** What to do **
Please go through the records below and return every line holding the word "endpoints".

Input data below:

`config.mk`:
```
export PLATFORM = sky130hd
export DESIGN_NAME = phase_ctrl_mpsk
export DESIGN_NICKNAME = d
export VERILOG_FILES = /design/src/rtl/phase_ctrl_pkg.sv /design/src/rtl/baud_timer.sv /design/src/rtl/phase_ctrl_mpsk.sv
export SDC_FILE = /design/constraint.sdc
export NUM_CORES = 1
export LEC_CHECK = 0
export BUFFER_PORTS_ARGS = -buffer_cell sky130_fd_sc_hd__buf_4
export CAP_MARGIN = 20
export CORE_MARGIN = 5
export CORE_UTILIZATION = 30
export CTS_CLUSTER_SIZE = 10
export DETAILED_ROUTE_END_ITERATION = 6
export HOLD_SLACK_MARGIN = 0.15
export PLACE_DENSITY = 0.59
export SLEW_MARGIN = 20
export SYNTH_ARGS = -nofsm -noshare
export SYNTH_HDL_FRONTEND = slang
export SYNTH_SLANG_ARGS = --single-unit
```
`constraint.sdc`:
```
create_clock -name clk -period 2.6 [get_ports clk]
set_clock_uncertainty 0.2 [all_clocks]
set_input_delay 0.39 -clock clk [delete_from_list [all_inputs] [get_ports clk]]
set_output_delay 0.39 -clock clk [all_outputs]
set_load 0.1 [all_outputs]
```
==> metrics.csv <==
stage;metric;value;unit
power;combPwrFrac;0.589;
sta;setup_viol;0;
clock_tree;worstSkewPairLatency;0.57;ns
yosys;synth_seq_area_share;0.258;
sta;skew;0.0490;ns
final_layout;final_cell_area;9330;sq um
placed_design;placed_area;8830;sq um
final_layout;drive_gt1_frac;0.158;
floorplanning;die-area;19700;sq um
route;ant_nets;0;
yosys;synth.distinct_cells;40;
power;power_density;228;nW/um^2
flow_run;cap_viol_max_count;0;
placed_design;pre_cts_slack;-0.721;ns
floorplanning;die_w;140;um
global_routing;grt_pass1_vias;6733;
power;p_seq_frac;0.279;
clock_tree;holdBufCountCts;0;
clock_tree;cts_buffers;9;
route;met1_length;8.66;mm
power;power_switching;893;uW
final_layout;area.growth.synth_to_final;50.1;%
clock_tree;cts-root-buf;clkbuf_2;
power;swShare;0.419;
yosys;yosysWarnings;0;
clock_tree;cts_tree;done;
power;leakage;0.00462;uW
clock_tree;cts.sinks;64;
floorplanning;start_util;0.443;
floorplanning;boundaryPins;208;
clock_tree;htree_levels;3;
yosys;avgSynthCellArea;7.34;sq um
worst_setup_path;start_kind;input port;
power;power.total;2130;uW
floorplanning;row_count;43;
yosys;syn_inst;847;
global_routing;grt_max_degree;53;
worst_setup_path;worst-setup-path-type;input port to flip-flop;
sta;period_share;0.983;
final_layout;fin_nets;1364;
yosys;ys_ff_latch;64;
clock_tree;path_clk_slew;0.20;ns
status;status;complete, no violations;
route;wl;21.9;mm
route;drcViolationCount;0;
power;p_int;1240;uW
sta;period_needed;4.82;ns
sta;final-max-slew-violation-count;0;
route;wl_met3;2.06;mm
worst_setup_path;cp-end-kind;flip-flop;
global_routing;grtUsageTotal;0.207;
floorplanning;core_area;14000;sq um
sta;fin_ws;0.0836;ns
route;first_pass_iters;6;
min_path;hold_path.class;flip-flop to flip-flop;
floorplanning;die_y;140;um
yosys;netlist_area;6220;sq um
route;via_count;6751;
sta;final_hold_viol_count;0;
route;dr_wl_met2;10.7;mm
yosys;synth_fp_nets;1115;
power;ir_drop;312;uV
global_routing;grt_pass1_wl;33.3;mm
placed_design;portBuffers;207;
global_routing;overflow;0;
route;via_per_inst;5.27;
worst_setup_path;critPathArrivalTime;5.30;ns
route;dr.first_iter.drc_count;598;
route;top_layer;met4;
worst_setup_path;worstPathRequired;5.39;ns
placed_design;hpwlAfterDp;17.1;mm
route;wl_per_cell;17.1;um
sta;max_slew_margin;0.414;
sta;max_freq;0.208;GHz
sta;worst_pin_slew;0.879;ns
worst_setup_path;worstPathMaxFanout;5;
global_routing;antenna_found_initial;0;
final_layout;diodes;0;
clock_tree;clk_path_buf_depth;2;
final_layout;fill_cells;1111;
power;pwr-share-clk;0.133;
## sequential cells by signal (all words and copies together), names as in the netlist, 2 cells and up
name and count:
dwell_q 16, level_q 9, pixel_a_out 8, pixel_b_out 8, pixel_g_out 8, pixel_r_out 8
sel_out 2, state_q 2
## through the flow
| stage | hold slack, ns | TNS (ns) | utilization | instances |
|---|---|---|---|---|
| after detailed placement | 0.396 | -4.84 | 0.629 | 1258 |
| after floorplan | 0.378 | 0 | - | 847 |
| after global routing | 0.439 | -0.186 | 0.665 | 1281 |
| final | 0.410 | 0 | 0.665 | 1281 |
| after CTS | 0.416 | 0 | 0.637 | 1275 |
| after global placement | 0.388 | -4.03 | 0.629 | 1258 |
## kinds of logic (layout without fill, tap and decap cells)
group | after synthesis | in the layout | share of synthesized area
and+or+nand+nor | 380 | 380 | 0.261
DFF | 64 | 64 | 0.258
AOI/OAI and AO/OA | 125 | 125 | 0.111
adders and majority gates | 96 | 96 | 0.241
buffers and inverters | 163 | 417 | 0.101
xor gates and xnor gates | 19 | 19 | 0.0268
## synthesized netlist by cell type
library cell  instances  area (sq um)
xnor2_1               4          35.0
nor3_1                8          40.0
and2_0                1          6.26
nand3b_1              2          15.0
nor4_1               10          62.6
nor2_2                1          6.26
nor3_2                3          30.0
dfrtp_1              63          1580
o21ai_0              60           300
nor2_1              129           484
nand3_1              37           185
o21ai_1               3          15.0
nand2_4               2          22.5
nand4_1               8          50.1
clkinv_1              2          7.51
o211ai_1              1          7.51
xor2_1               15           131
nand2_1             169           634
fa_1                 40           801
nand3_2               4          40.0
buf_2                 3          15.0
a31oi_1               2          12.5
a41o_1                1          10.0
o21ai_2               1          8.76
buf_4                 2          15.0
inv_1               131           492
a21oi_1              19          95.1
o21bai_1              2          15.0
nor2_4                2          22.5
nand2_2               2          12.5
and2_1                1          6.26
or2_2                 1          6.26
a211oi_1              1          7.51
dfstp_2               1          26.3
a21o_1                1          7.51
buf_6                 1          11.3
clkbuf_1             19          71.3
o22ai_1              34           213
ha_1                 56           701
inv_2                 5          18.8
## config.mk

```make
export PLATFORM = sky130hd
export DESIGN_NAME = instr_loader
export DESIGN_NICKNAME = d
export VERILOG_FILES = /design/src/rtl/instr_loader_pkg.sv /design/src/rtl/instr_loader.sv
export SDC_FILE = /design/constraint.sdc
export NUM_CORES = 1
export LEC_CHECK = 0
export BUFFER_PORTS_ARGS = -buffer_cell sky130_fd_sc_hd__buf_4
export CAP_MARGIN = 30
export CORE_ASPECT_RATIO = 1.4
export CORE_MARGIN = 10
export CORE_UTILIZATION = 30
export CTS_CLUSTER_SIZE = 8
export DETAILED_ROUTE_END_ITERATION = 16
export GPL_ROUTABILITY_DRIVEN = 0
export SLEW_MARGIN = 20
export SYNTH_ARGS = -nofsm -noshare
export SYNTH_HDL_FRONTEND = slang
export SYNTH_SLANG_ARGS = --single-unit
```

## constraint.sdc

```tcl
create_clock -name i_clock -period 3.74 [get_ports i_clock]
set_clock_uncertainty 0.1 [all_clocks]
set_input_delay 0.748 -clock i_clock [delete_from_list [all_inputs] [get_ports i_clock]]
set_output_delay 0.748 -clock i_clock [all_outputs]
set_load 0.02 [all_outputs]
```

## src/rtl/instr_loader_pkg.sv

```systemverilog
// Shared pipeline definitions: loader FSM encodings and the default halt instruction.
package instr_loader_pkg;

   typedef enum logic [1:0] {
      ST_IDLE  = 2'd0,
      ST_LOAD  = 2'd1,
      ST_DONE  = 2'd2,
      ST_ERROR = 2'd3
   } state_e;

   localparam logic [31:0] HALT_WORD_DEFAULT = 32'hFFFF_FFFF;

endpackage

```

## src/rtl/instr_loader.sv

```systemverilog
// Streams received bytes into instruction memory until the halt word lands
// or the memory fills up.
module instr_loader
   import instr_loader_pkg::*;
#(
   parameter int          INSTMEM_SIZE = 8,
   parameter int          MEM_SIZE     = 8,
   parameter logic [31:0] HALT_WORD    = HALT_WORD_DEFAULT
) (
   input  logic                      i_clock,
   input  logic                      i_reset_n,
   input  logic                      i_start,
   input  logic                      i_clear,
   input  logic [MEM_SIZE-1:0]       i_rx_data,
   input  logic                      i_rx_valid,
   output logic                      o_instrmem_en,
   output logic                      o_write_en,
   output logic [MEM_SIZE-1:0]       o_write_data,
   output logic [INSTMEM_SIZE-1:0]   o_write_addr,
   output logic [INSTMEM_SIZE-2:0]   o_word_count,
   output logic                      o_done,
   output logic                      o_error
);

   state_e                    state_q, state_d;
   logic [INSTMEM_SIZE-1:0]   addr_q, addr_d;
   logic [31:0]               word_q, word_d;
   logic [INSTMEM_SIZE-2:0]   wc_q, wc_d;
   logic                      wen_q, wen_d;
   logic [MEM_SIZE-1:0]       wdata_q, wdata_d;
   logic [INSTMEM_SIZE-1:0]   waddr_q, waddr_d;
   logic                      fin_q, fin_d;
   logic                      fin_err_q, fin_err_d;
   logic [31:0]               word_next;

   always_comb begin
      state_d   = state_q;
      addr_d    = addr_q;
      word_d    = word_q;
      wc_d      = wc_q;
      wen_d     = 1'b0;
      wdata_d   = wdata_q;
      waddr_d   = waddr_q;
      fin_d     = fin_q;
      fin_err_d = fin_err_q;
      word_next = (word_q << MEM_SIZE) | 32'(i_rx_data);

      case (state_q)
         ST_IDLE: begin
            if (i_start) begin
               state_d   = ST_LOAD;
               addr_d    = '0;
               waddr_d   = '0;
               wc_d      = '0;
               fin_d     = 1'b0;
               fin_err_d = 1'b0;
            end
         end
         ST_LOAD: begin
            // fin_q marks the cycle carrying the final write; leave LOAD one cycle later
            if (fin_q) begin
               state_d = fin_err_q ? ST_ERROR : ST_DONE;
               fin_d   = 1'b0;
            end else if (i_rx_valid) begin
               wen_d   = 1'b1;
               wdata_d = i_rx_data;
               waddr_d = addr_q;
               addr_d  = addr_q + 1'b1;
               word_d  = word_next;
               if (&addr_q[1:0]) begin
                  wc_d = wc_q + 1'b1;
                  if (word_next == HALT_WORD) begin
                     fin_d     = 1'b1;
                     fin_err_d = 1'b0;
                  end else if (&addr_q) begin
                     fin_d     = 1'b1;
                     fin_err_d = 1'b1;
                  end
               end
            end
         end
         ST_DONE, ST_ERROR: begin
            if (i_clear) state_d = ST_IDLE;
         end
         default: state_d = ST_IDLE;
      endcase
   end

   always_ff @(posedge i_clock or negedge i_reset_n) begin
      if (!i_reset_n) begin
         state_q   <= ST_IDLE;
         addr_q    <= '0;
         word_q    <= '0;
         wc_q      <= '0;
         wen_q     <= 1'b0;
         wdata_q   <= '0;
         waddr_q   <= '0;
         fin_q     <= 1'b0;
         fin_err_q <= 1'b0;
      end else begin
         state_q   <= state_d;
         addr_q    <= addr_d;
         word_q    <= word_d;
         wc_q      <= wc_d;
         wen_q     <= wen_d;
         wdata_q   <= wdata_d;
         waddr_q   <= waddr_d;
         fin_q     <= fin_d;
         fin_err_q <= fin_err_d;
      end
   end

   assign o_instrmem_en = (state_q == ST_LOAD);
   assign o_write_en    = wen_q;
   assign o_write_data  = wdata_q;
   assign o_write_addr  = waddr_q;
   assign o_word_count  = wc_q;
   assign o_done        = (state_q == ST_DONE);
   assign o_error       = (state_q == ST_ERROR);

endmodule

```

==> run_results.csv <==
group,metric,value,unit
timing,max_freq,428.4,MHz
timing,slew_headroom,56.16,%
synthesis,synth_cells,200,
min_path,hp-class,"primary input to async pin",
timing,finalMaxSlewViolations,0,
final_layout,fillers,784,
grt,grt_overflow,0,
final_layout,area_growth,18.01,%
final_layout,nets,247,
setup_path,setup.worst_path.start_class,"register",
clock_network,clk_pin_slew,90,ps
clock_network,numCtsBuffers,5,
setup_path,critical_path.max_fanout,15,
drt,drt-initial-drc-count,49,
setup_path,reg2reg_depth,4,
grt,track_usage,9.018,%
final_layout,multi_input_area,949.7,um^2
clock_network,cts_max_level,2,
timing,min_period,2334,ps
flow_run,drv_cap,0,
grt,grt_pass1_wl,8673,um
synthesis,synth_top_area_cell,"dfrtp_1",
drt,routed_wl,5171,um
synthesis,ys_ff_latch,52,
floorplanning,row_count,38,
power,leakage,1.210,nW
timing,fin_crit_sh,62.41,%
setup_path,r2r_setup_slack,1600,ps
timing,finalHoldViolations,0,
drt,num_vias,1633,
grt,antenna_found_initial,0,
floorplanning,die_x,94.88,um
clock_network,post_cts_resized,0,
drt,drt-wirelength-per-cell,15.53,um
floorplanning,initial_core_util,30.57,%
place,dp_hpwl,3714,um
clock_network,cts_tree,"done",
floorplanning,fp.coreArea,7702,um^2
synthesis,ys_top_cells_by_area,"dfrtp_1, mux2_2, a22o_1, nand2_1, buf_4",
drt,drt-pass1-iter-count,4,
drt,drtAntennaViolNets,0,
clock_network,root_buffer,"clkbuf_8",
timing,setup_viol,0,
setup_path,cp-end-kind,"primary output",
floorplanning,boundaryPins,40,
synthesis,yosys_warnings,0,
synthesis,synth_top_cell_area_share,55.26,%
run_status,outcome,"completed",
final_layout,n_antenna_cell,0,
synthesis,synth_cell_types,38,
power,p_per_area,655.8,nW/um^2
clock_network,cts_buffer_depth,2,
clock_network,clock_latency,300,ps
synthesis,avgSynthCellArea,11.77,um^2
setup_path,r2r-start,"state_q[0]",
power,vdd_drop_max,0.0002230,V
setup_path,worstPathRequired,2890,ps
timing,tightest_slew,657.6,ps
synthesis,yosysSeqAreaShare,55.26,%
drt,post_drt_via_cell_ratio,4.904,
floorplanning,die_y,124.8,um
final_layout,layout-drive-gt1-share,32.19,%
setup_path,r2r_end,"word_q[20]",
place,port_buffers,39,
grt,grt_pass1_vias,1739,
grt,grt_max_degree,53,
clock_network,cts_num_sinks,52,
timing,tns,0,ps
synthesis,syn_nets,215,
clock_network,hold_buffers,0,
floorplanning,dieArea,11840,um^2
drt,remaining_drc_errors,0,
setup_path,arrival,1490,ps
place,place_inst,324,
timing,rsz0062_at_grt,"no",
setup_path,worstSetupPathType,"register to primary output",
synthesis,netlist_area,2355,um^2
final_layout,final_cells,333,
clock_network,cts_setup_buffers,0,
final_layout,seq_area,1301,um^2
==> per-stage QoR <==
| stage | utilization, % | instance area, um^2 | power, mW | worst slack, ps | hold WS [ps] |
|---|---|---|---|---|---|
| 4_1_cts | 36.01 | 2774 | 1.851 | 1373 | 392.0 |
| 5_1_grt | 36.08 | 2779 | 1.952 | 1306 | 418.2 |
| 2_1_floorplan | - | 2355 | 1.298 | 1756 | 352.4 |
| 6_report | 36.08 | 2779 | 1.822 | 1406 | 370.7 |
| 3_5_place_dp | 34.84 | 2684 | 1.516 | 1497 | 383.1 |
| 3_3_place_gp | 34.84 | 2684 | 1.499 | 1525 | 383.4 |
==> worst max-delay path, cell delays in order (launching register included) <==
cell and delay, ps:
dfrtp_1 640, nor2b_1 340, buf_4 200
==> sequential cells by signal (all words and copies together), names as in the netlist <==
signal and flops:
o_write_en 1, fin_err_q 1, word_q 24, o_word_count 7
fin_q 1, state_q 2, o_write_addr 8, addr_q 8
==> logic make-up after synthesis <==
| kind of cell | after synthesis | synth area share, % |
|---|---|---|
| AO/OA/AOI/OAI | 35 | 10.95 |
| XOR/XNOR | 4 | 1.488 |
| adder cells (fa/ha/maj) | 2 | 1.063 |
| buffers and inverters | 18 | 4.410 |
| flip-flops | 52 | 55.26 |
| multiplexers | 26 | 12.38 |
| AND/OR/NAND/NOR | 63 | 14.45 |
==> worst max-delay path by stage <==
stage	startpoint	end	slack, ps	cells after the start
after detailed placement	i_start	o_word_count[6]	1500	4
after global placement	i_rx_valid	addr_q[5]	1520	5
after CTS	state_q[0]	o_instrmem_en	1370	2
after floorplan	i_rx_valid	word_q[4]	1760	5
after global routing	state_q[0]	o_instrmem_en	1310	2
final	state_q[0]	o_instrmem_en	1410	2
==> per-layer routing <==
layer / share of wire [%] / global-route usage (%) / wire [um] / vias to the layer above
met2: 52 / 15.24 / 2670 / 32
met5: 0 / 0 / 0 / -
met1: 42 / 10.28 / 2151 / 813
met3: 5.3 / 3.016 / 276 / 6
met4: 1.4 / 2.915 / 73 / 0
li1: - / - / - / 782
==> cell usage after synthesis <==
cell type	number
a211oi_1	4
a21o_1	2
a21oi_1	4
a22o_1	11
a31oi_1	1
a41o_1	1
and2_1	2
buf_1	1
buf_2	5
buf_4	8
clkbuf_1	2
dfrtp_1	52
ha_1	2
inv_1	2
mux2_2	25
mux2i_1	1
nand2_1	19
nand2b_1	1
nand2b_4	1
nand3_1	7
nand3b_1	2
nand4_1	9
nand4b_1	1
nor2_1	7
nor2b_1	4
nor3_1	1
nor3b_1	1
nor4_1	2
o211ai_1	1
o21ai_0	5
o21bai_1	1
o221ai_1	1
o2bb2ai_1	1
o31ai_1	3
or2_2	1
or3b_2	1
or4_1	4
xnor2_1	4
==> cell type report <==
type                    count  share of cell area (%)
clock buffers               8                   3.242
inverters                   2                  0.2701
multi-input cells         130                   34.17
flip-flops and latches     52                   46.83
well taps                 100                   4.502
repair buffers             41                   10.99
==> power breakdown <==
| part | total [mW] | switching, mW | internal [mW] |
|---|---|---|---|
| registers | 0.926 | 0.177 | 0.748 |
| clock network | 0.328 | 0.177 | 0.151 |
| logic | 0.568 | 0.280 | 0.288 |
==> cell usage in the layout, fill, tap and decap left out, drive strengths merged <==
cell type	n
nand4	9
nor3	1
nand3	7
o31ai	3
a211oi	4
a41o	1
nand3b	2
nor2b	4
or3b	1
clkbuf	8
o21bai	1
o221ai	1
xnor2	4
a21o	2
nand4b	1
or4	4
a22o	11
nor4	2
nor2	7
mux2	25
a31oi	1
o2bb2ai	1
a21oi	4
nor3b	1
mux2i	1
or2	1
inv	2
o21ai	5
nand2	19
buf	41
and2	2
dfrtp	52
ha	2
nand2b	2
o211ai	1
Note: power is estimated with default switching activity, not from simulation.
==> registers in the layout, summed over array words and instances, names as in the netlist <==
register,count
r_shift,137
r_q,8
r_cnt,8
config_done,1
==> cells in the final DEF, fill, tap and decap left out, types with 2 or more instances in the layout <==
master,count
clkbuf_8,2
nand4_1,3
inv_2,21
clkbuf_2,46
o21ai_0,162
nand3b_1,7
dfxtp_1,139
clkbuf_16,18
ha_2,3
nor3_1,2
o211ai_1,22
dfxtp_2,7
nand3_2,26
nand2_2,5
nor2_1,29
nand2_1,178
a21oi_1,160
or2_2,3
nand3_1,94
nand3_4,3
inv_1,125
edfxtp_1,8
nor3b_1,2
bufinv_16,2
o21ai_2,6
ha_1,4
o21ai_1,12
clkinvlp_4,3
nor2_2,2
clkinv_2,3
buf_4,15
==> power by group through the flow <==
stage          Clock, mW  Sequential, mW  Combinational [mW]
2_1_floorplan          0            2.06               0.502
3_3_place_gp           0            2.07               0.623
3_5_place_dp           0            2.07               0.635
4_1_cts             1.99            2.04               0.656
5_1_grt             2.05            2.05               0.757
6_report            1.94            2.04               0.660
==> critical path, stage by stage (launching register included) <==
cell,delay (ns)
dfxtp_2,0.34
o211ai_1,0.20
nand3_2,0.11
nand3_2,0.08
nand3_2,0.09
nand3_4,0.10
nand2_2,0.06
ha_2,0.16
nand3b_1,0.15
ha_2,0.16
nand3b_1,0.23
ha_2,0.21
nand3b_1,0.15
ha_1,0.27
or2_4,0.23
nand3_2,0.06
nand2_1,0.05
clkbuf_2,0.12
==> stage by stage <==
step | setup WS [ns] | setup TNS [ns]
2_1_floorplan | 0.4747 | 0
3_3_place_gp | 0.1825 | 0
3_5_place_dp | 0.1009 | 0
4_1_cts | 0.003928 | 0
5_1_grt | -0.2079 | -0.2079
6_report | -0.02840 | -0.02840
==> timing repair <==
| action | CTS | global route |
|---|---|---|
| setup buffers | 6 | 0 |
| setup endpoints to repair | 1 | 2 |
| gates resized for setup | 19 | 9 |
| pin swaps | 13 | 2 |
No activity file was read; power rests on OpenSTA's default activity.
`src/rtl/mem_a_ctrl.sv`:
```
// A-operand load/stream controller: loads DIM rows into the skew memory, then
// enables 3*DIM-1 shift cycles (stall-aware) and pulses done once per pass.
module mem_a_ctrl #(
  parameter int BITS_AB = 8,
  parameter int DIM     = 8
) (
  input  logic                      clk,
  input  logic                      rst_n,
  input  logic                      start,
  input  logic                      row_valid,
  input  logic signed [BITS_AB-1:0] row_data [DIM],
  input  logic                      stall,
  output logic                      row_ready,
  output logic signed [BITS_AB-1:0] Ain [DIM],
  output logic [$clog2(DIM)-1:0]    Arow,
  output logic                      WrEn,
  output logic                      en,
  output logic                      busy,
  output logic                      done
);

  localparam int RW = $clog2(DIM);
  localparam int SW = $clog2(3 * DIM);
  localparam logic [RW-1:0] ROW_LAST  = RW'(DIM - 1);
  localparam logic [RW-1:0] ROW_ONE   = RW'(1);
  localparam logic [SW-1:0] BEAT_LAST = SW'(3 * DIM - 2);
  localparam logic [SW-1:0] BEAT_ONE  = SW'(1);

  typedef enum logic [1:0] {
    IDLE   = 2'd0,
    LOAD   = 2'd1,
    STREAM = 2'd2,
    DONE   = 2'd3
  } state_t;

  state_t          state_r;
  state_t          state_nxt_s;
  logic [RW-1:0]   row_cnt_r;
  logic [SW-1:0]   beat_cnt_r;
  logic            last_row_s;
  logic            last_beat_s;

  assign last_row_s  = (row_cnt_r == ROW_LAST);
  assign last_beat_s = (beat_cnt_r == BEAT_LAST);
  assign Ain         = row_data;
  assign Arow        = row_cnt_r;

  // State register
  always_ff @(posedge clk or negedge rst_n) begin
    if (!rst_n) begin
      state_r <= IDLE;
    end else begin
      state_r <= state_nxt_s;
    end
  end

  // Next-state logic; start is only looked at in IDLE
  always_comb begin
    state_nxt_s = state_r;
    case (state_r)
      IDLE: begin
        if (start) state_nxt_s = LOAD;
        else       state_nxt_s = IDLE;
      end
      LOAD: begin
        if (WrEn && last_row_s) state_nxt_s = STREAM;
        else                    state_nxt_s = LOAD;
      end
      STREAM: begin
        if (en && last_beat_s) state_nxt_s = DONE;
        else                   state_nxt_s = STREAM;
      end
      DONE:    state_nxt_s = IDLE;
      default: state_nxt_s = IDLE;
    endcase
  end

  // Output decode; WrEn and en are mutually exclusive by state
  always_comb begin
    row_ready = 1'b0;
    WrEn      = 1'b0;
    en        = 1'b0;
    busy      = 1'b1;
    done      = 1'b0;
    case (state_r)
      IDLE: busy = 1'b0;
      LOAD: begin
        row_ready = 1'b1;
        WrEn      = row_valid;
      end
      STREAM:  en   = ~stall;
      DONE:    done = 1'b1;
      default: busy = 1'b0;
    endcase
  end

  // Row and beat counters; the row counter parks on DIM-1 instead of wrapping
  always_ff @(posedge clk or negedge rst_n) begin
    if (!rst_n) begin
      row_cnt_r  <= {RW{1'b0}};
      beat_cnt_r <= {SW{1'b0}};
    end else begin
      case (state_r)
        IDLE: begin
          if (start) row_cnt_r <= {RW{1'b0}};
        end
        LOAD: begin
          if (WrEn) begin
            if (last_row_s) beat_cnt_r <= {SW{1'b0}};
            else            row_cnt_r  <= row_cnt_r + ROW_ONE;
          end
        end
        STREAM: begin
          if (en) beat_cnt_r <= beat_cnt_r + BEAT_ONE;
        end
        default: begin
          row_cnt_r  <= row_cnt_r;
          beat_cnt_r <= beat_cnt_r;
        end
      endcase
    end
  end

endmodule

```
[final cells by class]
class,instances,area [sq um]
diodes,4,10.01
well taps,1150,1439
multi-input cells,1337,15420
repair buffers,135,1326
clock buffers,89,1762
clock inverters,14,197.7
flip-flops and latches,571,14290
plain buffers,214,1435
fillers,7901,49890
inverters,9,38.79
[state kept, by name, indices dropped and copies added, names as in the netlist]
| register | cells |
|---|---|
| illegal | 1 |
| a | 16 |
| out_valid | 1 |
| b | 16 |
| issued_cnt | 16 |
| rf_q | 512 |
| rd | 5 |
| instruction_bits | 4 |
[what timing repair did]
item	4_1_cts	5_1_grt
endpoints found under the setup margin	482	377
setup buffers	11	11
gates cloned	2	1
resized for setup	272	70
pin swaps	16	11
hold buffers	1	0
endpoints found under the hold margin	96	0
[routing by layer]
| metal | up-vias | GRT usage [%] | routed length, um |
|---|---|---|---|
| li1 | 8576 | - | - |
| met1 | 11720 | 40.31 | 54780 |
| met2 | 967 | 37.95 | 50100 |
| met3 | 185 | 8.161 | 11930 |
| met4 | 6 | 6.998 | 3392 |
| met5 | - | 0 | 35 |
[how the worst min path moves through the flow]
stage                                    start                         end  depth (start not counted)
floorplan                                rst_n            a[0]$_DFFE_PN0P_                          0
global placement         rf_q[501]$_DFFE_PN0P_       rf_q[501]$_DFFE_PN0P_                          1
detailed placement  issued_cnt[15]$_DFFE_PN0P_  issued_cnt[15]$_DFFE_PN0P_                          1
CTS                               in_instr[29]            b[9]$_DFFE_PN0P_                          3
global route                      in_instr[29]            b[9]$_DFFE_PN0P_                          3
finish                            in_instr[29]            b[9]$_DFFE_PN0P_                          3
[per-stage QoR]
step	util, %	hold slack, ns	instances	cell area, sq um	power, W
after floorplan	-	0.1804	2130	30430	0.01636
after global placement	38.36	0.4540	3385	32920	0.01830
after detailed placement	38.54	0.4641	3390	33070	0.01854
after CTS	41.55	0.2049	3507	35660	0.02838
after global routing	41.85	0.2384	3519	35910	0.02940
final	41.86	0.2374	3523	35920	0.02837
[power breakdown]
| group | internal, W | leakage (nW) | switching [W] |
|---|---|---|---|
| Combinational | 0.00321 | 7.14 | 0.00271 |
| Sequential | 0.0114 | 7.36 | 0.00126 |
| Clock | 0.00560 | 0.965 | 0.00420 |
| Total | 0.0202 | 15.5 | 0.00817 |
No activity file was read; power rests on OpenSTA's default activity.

End of Input data.

** Worked solution **
| setup endpoints to repair | 1 | 2 |
endpoints found under the setup margin	482	377
endpoints found under the hold margin	96	0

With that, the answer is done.